I let that go, partly because he was doing me a favor in agreeing to monitor me while I scryed, but mostly because he was right.
"Tell me again why we're doing this at Butterfly World?" Jake asked as I paid our entrance fee (Diviners take a vow of poverty not to purify their souls, but to keep them from being tempted to divine locations of material goods that could make them impossibly wealthy). He looked with interest at the brochure that was given to us with our admittance tickets. "Will we have time to see the poison arrow frogs and the royal python?"
"If you're good, yes. And we're here because this is the sunniest, warmest place in Edinburgh, thanks to their industrial-strength sunlamps.
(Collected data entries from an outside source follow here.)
--- config.mk ---
export PLATFORM = sky130hd
export DESIGN_NAME = domain_stage_push_constant_decode
export DESIGN_NICKNAME = d
export VERILOG_FILES = /design/src/domain_pc_pkg.sv /design/src/domain_pc_if.sv /design/src/pc_fetch_sequencer.sv /design/src/pc_tag_allocator.sv /design/src/domain_stage_push_constant_decode.sv
export SDC_FILE = /design/constraint.sdc
export NUM_CORES = 2
export LEC_CHECK = 0
export BUFFER_PORTS_ARGS = -buffer_cell sky130_fd_sc_hd__buf_2
export CAP_MARGIN = 40
export CELL_PAD_IN_SITES_DETAIL_PLACEMENT = 0
export CELL_PAD_IN_SITES_GLOBAL_PLACEMENT = 1
export CORE_MARGIN = 10
export CORE_UTILIZATION = 30
export CTS_CLUSTER_SIZE = 28
export DETAILED_ROUTE_END_ITERATION = 8
export GPL_TIMING_DRIVEN = 0
export PLACE_DENSITY_LB_ADDON = 0.1
export SLEW_MARGIN = 30
export SYNTH_ARGS = -nofsm -noshare
export SYNTH_HDL_FRONTEND = slang
export SYNTH_HIERARCHICAL = 1
export SYNTH_SLANG_ARGS = --single-unit
export TNS_END_PERCENT = 30
--- constraint.sdc ---
create_clock -name mclk -period 3.8 [get_ports mclk]
set_input_delay 0.76 -clock mclk [delete_from_list [all_inputs] [get_ports mclk]]
set_output_delay 0.76 -clock mclk [all_outputs]
set_load 0.02 [all_outputs]
## src/rtl/sar_adc_params.svh

```systemverilog
// Constants for the converter control block
`ifndef SAR_ADC_PARAMS_SVH
`define SAR_ADC_PARAMS_SVH
`define CLK_PERIOD_NS 10
`define STEP_TIME_NS 1600
`define STEP_CYCLES ((`STEP_TIME_NS + `CLK_PERIOD_NS - 1) / `CLK_PERIOD_NS)
`define BUSY_FALL_MIN_NS 300
`define BUSY_FALL_CYCLES ((`BUSY_FALL_MIN_NS + `CLK_PERIOD_NS - 1) / `CLK_PERIOD_NS)
`define RESULT_BITS 12
`define SHORT_BITS 8
`define SHORT_FILL 4'h8
`endif

```

## src/rtl/sar_adc_pkg.sv

```systemverilog
// Types for the converter control block
package sar_adc_pkg;
   typedef struct packed {
      logic chip_enable;
      logic chip_select_n;
      logic read_convert;
      logic bus_width_select;
      logic byte_length_select;
   } ctrl_t;
   typedef enum logic [2:0] {
      IDLE = 3'b001,
      CONV = 3'b010,
      HOLD = 3'b100
   } conv_state_t;
endpackage

```

## src/rtl/sar_adc_host_control.sv

```systemverilog
// Control and output logic of a 12-bit successive-approximation converter
//
// Overview of operation
// - Start when chip enable high, chip select low, read_convert low; last one triggers.
// - Latch byte_length_select at start: low means 12 bits, high means 8 bits.
// - After 8-bit conversion, low three bits read zero and data_bit3 reads one.
// - Only byte_length_select is latched; other controls act at present level.
// - conversion_busy high exactly while a conversion runs, low otherwise.
// - Data outputs float while conversion_busy is high.
// - Start requests during busy are ignored, no reset or restart.
// - Drive data only with read_convert high, not busy, enabled, selected.
// - bus_width_select high drives all 12 lines, ignoring byte_length_select.
// - Byte mode with byte_length_select low enables only the 8 top bits.
// - Byte mode with it high: top 4 off, bits 4..7 low, low 4 on.
// - Byte switch releases one byte before enabling the other.
// - Busy falls 300 to 1200 ns after new data becomes valid.
// - One bit decision per step, 1.6 us interval by default.
`timescale 1ns/1ps
`include "sar_adc_params.svh"
module sar_adc_host_control #(
   parameter int STEP_CYCLES = `STEP_CYCLES,
   parameter int BUSY_FALL_CYCLES = `BUSY_FALL_CYCLES
) (
   input wire logic clk,
   input wire logic nrst,
   input sar_adc_pkg::ctrl_t ctrl,
   input wire logic comparator_high,
   output logic conversion_busy,
   output logic [11:0] data_out,
   output logic [11:0] data_oe_n
);
   import sar_adc_pkg::*;

   // ****************************************
   // Local constants
   // ****************************************
   // Index of the first bit decided, and of the last one in a short run
   localparam logic [3:0] FIRST_BIT = 4'(`RESULT_BITS - 1);
   localparam logic [3:0] SHORT_LAST_BIT = 4'(`RESULT_BITS - `SHORT_BITS);
   // Nibble enable patterns: [2] top, [1] middle, [0] low
   localparam logic [2:0] GRP_NONE = 3'b000;
   localparam logic [2:0] GRP_WORD = 3'b111;
   localparam logic [2:0] GRP_TOP = 3'b110;
   localparam logic [2:0] GRP_LOW = 3'b011;

   // ****************************************
   // Conversion sequencer
   // ****************************************
   conv_state_t state_r, state_nxt;
   logic [15:0] div_r, div_nxt;
   logic [3:0] bit_r, bit_nxt;
   logic short_r, short_nxt;
   logic [11:0] trial_r, trial_nxt;
   logic [11:0] result_r, result_nxt;
   logic start_req;
   logic step_done;
   logic hold_done;

   // ****************************************
   // Start decode
   // ****************************************
   // Level decode, so whichever input arrives last fires the start
   // No edge detector: a start held through reset cannot be missed
   assign start_req = ctrl.chip_enable & ~ctrl.chip_select_n & ~ctrl.read_convert;

   // Step boundary from the divider; one bit is decided per step
   assign step_done = (div_r == 16'(STEP_CYCLES - 1));
   // Counter reused from the step divider to save a register
   assign hold_done = (div_r == 16'(BUSY_FALL_CYCLES - 1));

   // ****************************************
   // Sequencer next state
   // ****************************************
   // Divider, bit index and trial word move together, so one process
   always_comb begin
      state_nxt = state_r;
      div_nxt = div_r;
      bit_nxt = bit_r;
      short_nxt = short_r;
      trial_nxt = trial_r;
      result_nxt = result_r;
      case (state_r)
         IDLE: begin
            // A request still held on return to idle starts the next conversion at once
            if (start_req) begin
               state_nxt = CONV;
               // Short flag is the only control latched; the others act live
               short_nxt = ctrl.byte_length_select;
               bit_nxt = FIRST_BIT;
               trial_nxt = 12'h800;
               div_nxt = 16'h0000;
            end
         end
         CONV: begin
            // New starts are not looked at here
            // Comparator is only read on the last cycle of a step, once settled
            if (step_done) begin
               div_nxt = 16'h0000;
               if (!comparator_high) begin
                  trial_nxt[bit_r] = 1'b0;
               end
               if (bit_r != 4'h0) begin
                  trial_nxt[bit_r - 4'h1] = 1'b1;
               end
               if ((bit_r == 4'h0) || (short_r && bit_r == SHORT_LAST_BIT)) begin
                  result_nxt = trial_nxt;
                  // Short run: low nibble reads a trailing one then zeros
                  if (short_r) begin
                     result_nxt[3:0] = `SHORT_FILL;
                  end
                  state_nxt = HOLD;
               end else begin
                  bit_nxt = bit_r - 4'h1;
               end
            end else begin
               div_nxt = div_r + 16'h0001;
            end
         end
         HOLD: begin
            // Data valid before busy drops
            // Result already written, so the bus sees new data first
            if (hold_done) begin
               div_nxt = 16'h0000;
               state_nxt = IDLE;
            end else begin
               div_nxt = div_r + 16'h0001;
            end
         end
         // Illegal code falls back to idle rather than lock up
         default: state_nxt = IDLE;
      endcase
   end

   // ****************************************
   // Sequencer registers
   // ****************************************
   // Result stays zero until the first conversion completes
   always_ff @(posedge clk or negedge nrst) begin
      if (!nrst) begin
         state_r <= IDLE;
         div_r <= 16'h0000;
         bit_r <= 4'h0;
         short_r <= 1'b0;
         trial_r <= 12'h000;
         result_r <= 12'h000;
      end else begin
         state_r <= state_nxt;
         div_r <= div_nxt;
         bit_r <= bit_nxt;
         short_r <= short_nxt;
         trial_r <= trial_nxt;
         result_r <= result_nxt;
      end
   end

   // ****************************************
   // Output drivers
   // ****************************************
   logic busy_nxt;
   logic read_en;
   logic [11:0] oe_n_nxt, out_nxt;
   logic [2:0] grp_want;
   logic [2:0] grp_r, grp_nxt;

   assign busy_nxt = (state_nxt != IDLE);
   // Next busy value, so drivers let go at the very edge busy rises
   assign read_en = ctrl.read_convert & ~busy_nxt & ctrl.chip_enable & ~ctrl.chip_select_n;

   // ****************************************
   // Output next values
   // ****************************************
   // Groups: [2] top nibble, [1] middle nibble, [0] low nibble
   always_comb begin
      grp_want = GRP_NONE;
      out_nxt = result_r;
      if (read_en) begin
         if (ctrl.bus_width_select) begin
            grp_want = GRP_WORD;
         end else if (!ctrl.byte_length_select) begin
            grp_want = GRP_TOP;
         end else begin
            grp_want = GRP_LOW;
            // Middle nibble forced low keeps the second byte right-justified
            out_nxt[7:4] = 4'h0;
            out_nxt[3:0] = result_r[3:0];
         end
      end
      // A change of byte first passes through all-off for one cycle
      // Cost: one dead cycle on each byte change
      if (((grp_r & ~grp_want) != GRP_NONE) && ((grp_want & ~grp_r) != GRP_NONE)) begin
         grp_nxt = GRP_NONE;
      end else begin
         grp_nxt = grp_want;
      end
      oe_n_nxt = ~{{4{grp_nxt[2]}}, {4{grp_nxt[1]}}, {4{grp_nxt[0]}}};
   end

   // ****************************************
   // Output registers
   // ****************************************
   // Every pin leaves a flip-flop, so no decode glitch reaches the bus
   // grp_r remembers which drivers are on now
   always_ff @(posedge clk or negedge nrst) begin
      if (!nrst) begin
         grp_r <= GRP_NONE;
         conversion_busy <= 1'b0;
         data_out <= 12'h000;
         data_oe_n <= 12'hFFF;
      end else begin
         grp_r <= grp_nxt;
         conversion_busy <= busy_nxt;
         data_out <= out_nxt;
         data_oe_n <= oe_n_nxt;
      end
   end
endmodule

```

## config.mk

```make
export PLATFORM = sky130hd
export DESIGN_NAME = sar_adc_host_control
export DESIGN_NICKNAME = d
export VERILOG_FILES = /design/src/rtl/sar_adc_pkg.sv /design/src/rtl/sar_adc_host_control.sv
export VERILOG_INCLUDE_DIRS = /design/src /design/src/rtl
export SDC_FILE = /design/constraint.sdc
export NUM_CORES = 1
export LEC_CHECK = 0
export BUFFER_PORTS_ARGS = -buffer_cell sky130_fd_sc_hd__clkbuf_2
export CAP_MARGIN = 15
export CORE_MARGIN = 10
export CORE_UTILIZATION = 59
export CTS_CLUSTER_DIAMETER = 50
export DETAILED_ROUTE_END_ITERATION = 8
export PLACE_DENSITY = 0.8
export SLEW_MARGIN = 20
export SYNTH_ARGS = -nofsm -noshare
export SYNTH_HDL_FRONTEND = slang
export SYNTH_SLANG_ARGS = --single-unit
export TNS_END_PERCENT = 100
```

## constraint.sdc

```tcl
create_clock -name clk -period 2.7 [get_ports clk]
set_input_delay 0.135 -clock clk [delete_from_list [all_inputs] [get_ports clk]]
set_output_delay 0.135 -clock clk [all_outputs]
set_load 0.02 [all_outputs]
```

# == Yosys cells after proc, flatten, opt, wreduce, memory -nomap -nowiden ==
# Index checks and enable logic that the tools add are counted.
# word_totals
ram_bits,0
wordCells,90
out_inout_bits,25
n_memories,0
latchBits,0
in_bits,8
regBits,76
rom_bits,0
# classes
eq_ne,10
multipliers,0
div,0
bitwise_logic,16
magnitude_cmp,4
n_reduce_logical,16
n_addsub,2
mux,32
n_shift,0
# ops
operator,count
$mux W12,6
$mux W16,3
$pmux W16 S3,1
$mux W3,8
$mux W8,3
$not A12 Y12,2
$pmux W12 S2,1
$add A16 B1 Y16 const B,1
$eq A16 B5 Y1 const B,1
$eq A16 B8 Y1 const B,1
$mux W4,4
$and A12 B12 Y12,1
$or A12 B12 Y12,1
$lt A4 B5 Y1 const B,2
$pmux W3 S3,1
$reduce_bool A3 Y1,3
$demux W1 S4,2
$ge A4 B1 Y1 const B,2
$pmux W4 S2,1
$and A3 B3 Y3,2
$ne A2 B2 Y1 const B,3
$not A3 Y3,2
$reduce_and A3 Y1,2
$and A1 B1 Y1,5
other kinds (15),22

# == Longest topological paths before layout ==
# Gate-level depths: netlist (run 1).
# logic_depth
depth_word,18
mapped_depth,9
ltp_nobuf,7

# == Least setup slack after synthesis (run 1) ==
# OpenSTA, ideal clock, no wires.
# synth_path
path_kind,flip-flop to flip-flop
from,register bit_r[0]
to,register result_r[0]
path_buffers,2
arrival_ns,2.280
stages_incl_launch_ff,9
setup_ns,0.118
period_less_slack_ns,2.398
setup_slack_ns,0.302
required_ns,2.582
path_cell_list,dfrtp_1 > inv_1 > ha_1 > clkbuf_1 > nor2b_1 > a21boi_0 > nand4_1 > clkbuf_1 > a21o_1
# synth_via
elab_chain_len,12
word_cells_on_any_way,25
classes_between,add/sub: 1; order compare: 4; eq/ne: 1; mux: 9; bitwise: 3; reduce/logical: 7
# synth_rtl
item,line,text
start: declaration,sar_adc_host_control.sv:51,"logic [3:0] bit_r, bit_nxt;"
start signal: assignment,sar_adc_host_control.sv:149,bit_r <= bit_nxt;
$lt A4 B5 Y1 (not written as such) or $ge A4 B1 Y1 (tied branches),sar_adc_host_control.sv:100,trial_nxt[bit_r] = 1'b0;
$logic_and A1 B1 Y1 (not written as such),sar_adc_host_control.sv:100,
$mux W1 (not written as such),sar_adc_host_control.sv:100,
$demux W1 S4,sar_adc_host_control.sv:100,
$not A12 Y12 (no line),-,
$and A12 B12 Y12 (no line),-,
$mux W12,sar_adc_host_control.sv:99,if (!comparator_high) begin
$mux W12,sar_adc_host_control.sv:97,if (step_done) begin
$mux W12,sar_adc_host_control.sv:82,case (state_r)
$or A12 B12 Y12 (no line),-,
$mux W12,sar_adc_host_control.sv:102,if (bit_r != 4'h0) begin
$mux W4,sar_adc_host_control.sv:108,if (short_r) begin
end signal: assignment,sar_adc_host_control.sv:152,result_r <= result_nxt;
end: declaration,sar_adc_host_control.sv:54,"logic [11:0] result_r, result_nxt;"
# Several ways; a longest one is shown, not always the timed one. The select of a mux whose other input is x is not followed.
# A chain may end at the register's enable or synchronous reset.

# == Worst setup path after layout (run 1) ==
# layout_path
from,register div_r[1]
to,register div_r[5]
# layout_via
elab_chain_len,3
word_cells_on_any_way,6
classes_between,add/sub: 1; eq/ne: 2; mux: 3
# layout_rtl
item,line,text
start: declaration,sar_adc_host_control.sv:50,"logic [15:0] div_r, div_nxt;"
start signal: assignment,sar_adc_host_control.sv:148,div_r <= div_nxt;
"$add A16 B1 Y16, or another cell as far along","sar_adc_host_control.sv:116, sar_adc_host_control.sv:126",
"$mux W16, on equally long branches","sar_adc_host_control.sv:122, sar_adc_host_control.sv:97",
$pmux W16 S3 (*),sar_adc_host_control.sv:82,
# Mark *: on every way between the ends. The rest lies on a longest branch, timed or not.

==> metrics, run 1 <==
outcome finished, final reports clean; crit path max-delay cell type or4b_2; Initial Util 60.76%; final setup TNS 0 ns; CP Launch Type register; Synth async-reset ratio 100.0%; critical path capture point type register; fin nets 387; Worst Hold Path Cells 3; register area share after synthesis a little over 50%; Final Wtd Congestion 0.8341; core area 5507 um2; first-pass GRT wire length 12,700 um; Yosys Warn Count 0; htree depth 3; final worst path period share 92.35%; Core Util, Final 69.01%; antenna cells 0; # DRC 0; via count 2,649; DPL Wire Length a little over 5000 um; Die X 95.31 um; Layout Area Growth over Synthesis 13.58%; post-DR wirelength/cell 16.50 um; layout cell share with drive strength beyond 1 21.54%; Placed Cells 428; first drt pass iteration count 4; FF+latch count, synth 67; worst vdd ir 312.6 uV; num ports 33; Post-Layout Cell Count 448; most common cell after layout, fill and taps aside dfrtp_1; main area contributors after synthesis dfrtp_1 (47%), nand2_1 (3.5%), dfstp_2 (3.1%), nand3_1 (3.1%), ha_1 (3.0%); EDFF count, synth 0; row count 27; clock tree buffer depth 2; die height between 90 and 100 um; slew of the pin with the lowest slew margin 0.5918 ns; Final Max Tran Viols 0; Max Clk Rate 401.0 MHz; worst path setup slack after routing 0.2065 ns; Worst EP arrival ~2.7 ns; area leader, netlist dfrtp_1; Antenna Violating Nets Remaining 0; clock latency on the worst-skew pair between 0.3 and 0.4 ns; dpl ws 0.1239 ns; CP Max Fanout 8; Worst EP required 2.94 ns; Syn Inst Count 334; largest net degree at the start of global routing 47; most frequent cells in the layout dfrtp_1 (63), nand2_1 (31), clkbuf_2 (31); final count of hold timing violations 0; Top FF cell, synth dfrtp_1; vias in the first global route 2,637; Worst slew margin roughly three fifths; Worst Skew ~0.0074 ns; critical path class reg2reg; leak pwr ~1.7 nW; Cell variety after synth 60; PortBufs 32; die footprint about 9100 um2; CTS root buf clkbuf_8; Setup-failing EPs final 0; Reg2Reg Depth 7; gr usage total approximately 18%; Num CTS Buffers 9; Yosys top cell area share between 40% and 50%; grt total ovfl 0; Clock transition at path regs around 0.08 ns; slowest stage delay, CP 0.58 ns; min Tclk post-route roughly 2.5 ns; total wire length 7393 um; synthesized area per cell roughly 10 um2; vias per cell 5.913; RSZ-0062 raised after global routing no; TritonCTS clock tree yes; initial DRC count roughly 150; Mapped Area between 3000 and 4000 um2; initial antenna violation count 0; Max Cap Viol 0; Clock Sinks 67; Min Hold Slack 0.05793 ns; Mapped Nets 350; PD cells 567.7 nW/um2; Hold Path Class in2reg; CP Cell Sequence inv_1, ha_1, or4b_2, or4_4, a2bb2oi_4, o21ai_0, a22o_1
## layout make-up
type	instances	area, um2
Sequential cell	67	1682
Clock buffer	9	123.9
Fill cell	427	1707
Clock inverter	7	75.07
Multi-Input combinational cell	229	1488
Inverter	17	63.81
Timing Repair Buffer	47	277.8
Tap cell	72	90.09
## worst max-delay path, delay by kind of cell, from the launching register on
| family | cells | cell delay (ns) |
|---|---|---|
| DFF | 1 | 0.41 |
| buffers and inverters | 1 | 0.09 |
| AOI/OAI and AO/OA | 3 | 0.65 |
| adders and majority gates | 1 | 0.14 |
| and+or+nand+nor | 2 | 1.08 |
## what timing repair did
item	in CTS	in global routing
endpoints found under the setup margin	0	1
resized for setup	0	1
hold endpoints to repair	22	0
hold buffers	2	0
buffers inserted	0	2
## power breakdown
| part | internal [W] | leakage [nW] | switching, W |
|---|---|---|---|
| Clock | 0.000432 | 0.104 | 0.000413 |
| Combinational | 0.0000905 | 0.758 | 0.000120 |
| Sequential | 0.00104 | 0.872 | 0.0000566 |
| Total | 0.00157 | 1.73 | 0.000589 |
## per-stage QoR
stage | total power (W) | area [um2]
2_1_floorplan | 0.001254 | 3346
3_3_place_gp | 0.001315 | 3562
3_5_place_dp | 0.001327 | 3562
4_1_cts | 0.002166 | 3781
5_1_grt | 0.002251 | 3800
6_report | 0.002157 | 3800
## registers in the layout, indices dropped and copies added, names as in the netlist
signal,flops
data_out,12
div_r,16
grp_r,3
data_oe_n,3
short_r,1
conversion_busy,1
bit_r,4
result_r,12
trial_r,12
state_r,3
## logic make-up after synthesis
group	Yosys count	share of synthesized area (%)
AO/OA/AOI/OAI	91	18.51
adder cells (fa/ha/maj)	8	2.992
buffers and inverters	38	5.385
flip-flops	67	50.26
multiplexers	10	3.141
AND/OR/NAND/NOR	120	19.71
## per-layer routing
layer / part of all wire (%) / vias to the layer above / track usage, %
met5: 0 / - / 0
met4: 1.9 / 0 / 7.232
met3: 4.8 / 12 / 3.849
met2: 53 / 69 / 30.51
met1: 40 / 1295 / 20.46
li1: - / 1273 / -
## Yosys cell counts (2+ instances only)
master	number
a21boi_0	2
a21o_1	7
a21oi_1	19
a22o_1	2
a22oi_1	9
a31o_2	2
a31oi_1	7
a41oi_1	2
and2_1	3
buf_2	3
buf_4	9
clkbuf_1	9
dfrtp_1	63
dfstp_2	4
ha_1	8
inv_1	17
mux2_2	3
mux2i_1	6
nand2_1	31
nand2b_1	2
nand3_1	21
nand3b_1	2
nand4_1	4
nor2_1	16
nor2b_1	11
nor3_1	10
nor3b_1	2
o21a_1	2
o21ai_0	20
o21ai_1	5
o22ai_1	2
or3_1	2
or4_4	2
## final timing paths
| kind | start | to | slack [ns] |
|---|---|---|---|
| min reg2reg | result_r[11]$_DFFE_PN0P_ | data_out[11]$_DFF_PN0_ | 0.38 |
| min | ctrl[0] | short_r$_DFFE_PN0P_ | 0.06 |
| max | div_r[1]$_DFFE_PN0P_ | div_r[5]$_DFFE_PN0P_ | 0.21 |
| min in group asynchronous | nrst | data_out[9]$_DFF_PN0_ | 0.28 |
| max reg2reg | div_r[1]$_DFFE_PN0P_ | div_r[5]$_DFFE_PN0P_ | 0.21 |
| max in group asynchronous | nrst | trial_r[7]$_DFFE_PN0P_ | 1.47 |
Note: power is estimated with default switching activity, not from simulation.
==> run 2, diff against run 1 <==
--- a/config.mk
+++ b/config.mk
@@ -12,6 +12,7 @@
 export CORE_UTILIZATION = 59
 export CTS_CLUSTER_DIAMETER = 50
 export DETAILED_ROUTE_END_ITERATION = 8
+export GPL_TIMING_DRIVEN = 0
 export PLACE_DENSITY = 0.8
 export SLEW_MARGIN = 20
 export SYNTH_ARGS = -nofsm -noshare
==> run 2 against run 1 <==
  * Non-clock buffer count grew 9
  * Cell area grew 2.7%
  * Critical path type unchanged
  * Wire length grew 1.6%
  * Worst hold slack improved by 0.025 ns
  * Count of clock-buffer cells in the layout did not move
  * Power up 9.1%
  * Die area stayed put
==> metrics, run 2 (synthesis gave the netlist of run 1 again) <==
Worst EP arrival ~2.8 ns; via count 2,662; Clock Sinks 67; initial antenna violation count 0; PD cells 603.2 nW/um2; Worst slew margin between 60% and 70%; Setup-failing EPs final 0; first drt pass iteration count 4; CP Max Fanout 10; # fillers 415; fin nets roughly 400; core area ~5500 um2; DPL Wire Length 5322 um; die height approximately 95 um; RSZ-0062 raised after global routing no; PortBufs 32; Final Max Tran Viols 0; die footprint 9083 um2; Core Util, Final 70.87%; register area roughly 1700 um2; row count 27; final worst path period share between 90% and 100%; initial DRC count 209; slew of the pin with the lowest slew margin 0.5904 ns; Antenna Violating Nets Remaining 0; largest net degree at the start of global routing 42; clock tree buffer depth 2; min Tclk post-route 2.586 ns; vias per cell between 5 and 6; grt total ovfl 0; total wire length 7510 um; Placed Cells 439; Max Clk Rate 386.6 MHz; num ports 33; layout cell share with drive strength beyond 1 21.56%; vias in the first global route 2,674; clock latency on the worst-skew pair around 0.34 ns; post-DR wirelength/cell 16.43 um; Clock transition at path regs around 0.07 ns; CTS root buf clkbuf_8; gr usage total 17.37%; CP Launch Type register; Post-Layout Cell Count roughly 460; Worst EP required a little under 3 ns; antenna cells 0; # DRC 0; first-pass GRT wire length ~13,000 um; Multi-input gate area around 1500 um2; htree depth 3; Num CTS Buffers 9; critical path class reg2reg; Initial Util 60.76%; critical path capture point type register; worst vdd ir 367.5 uV; most frequent cells in the layout dfrtp_1 (63), clkbuf_2 (32), nand2_1 (31); final count of hold timing violations 0; leak pwr 1.765 nW; Layout Area Growth over Synthesis 16.64%; Final Wtd Congestion 0.9640; outcome finished, final reports clean; dpl ws -0.3415 ns; Worst Skew approximately 0.011 ns; max reg flops 16; Max Cap Viol 0; Die X 95.31 um; TritonCTS clock tree yes; Hold Path Class in2reg; largest reg by FF count div_r; worst path setup slack after routing 0.1136 ns; most common cell after layout, fill and taps aside dfrtp_1
==> run 2: changes by cell type in the layout (fill, tap and decap cells not counted), sizes merged <==
cell      delta
clkbuf       +9
clkinvlp     +2
bufinv       +2
clkinv       -4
I think the jungle area is going to be our best bet," I said, consulting the giant map posted at the entrance. "Hopefully we can find a quiet, out-of-the-way corner where no one will bother us."
Jake followed docilely as we entered what looked like a huge, outsized greenhouse, happily perusing the informational pamphlet. "Did you know that the life span of your average butterfly is only a fortnight? There is one type, a zebra butterfly, that can live ten months, though."
"Fascinating." I paused for a moment to get my bearings, a little thrown by the mass of color flitting around. There must have been two or three hundred different types of butterflies—some brightly colored, others in camouflage, and all of them swooping around in a never-ending palette of color. The air was thick and humid, heavy with the scent of damp earth and sickly sweet flowers. I started sweating almost immediately. "Look, behind that clump of palmish whatever, next to the big machine. That looks like no one goes there."
"Probably because it's off the pathway," Jake remarked as I leaped over the low barrier intended to keep people out of the tropical foliage.
"Yeah, yeah. I'm not going to do any damage. I just want a little privacy."
Luckily the group of kids in school uniforms that had arrived before us sucked up the attention of the Butterfly World attendants, leaving us able to slip behind a dense clump of palms in a corner of the building. I pulled a lap blanket out of my backpack and spread it out on the moist earth, glancing up for a moment at a sunlamp that beamed its rays down on us. It wouldn't have done as a substitute on its own, but since it was sunny outside, the combination of artificial and real sunlight was enough to power my elf cells.
"Right. If you'll sit there… mind the butterfly… I'll sit across from you, and I think we should both be hidden from view by anyone on the path." I gestured to a spot. Jake obediently sat down cross-legged on the blanket, looking expectant.
I settled myself in a pool of sunlight, pulling a soft leather bag from the backpack, carefully removing from it both my black mirror bowl and a small flask of water. I held the bowl up so it shared the sunlight with me, closing my eyes as I allowed the sun to soak into my being, merging with my essence, becoming something new, a bright, shining light of everything that I was. Concentrating fiercely, I poured the light into the black abyss of the waiting receptacle.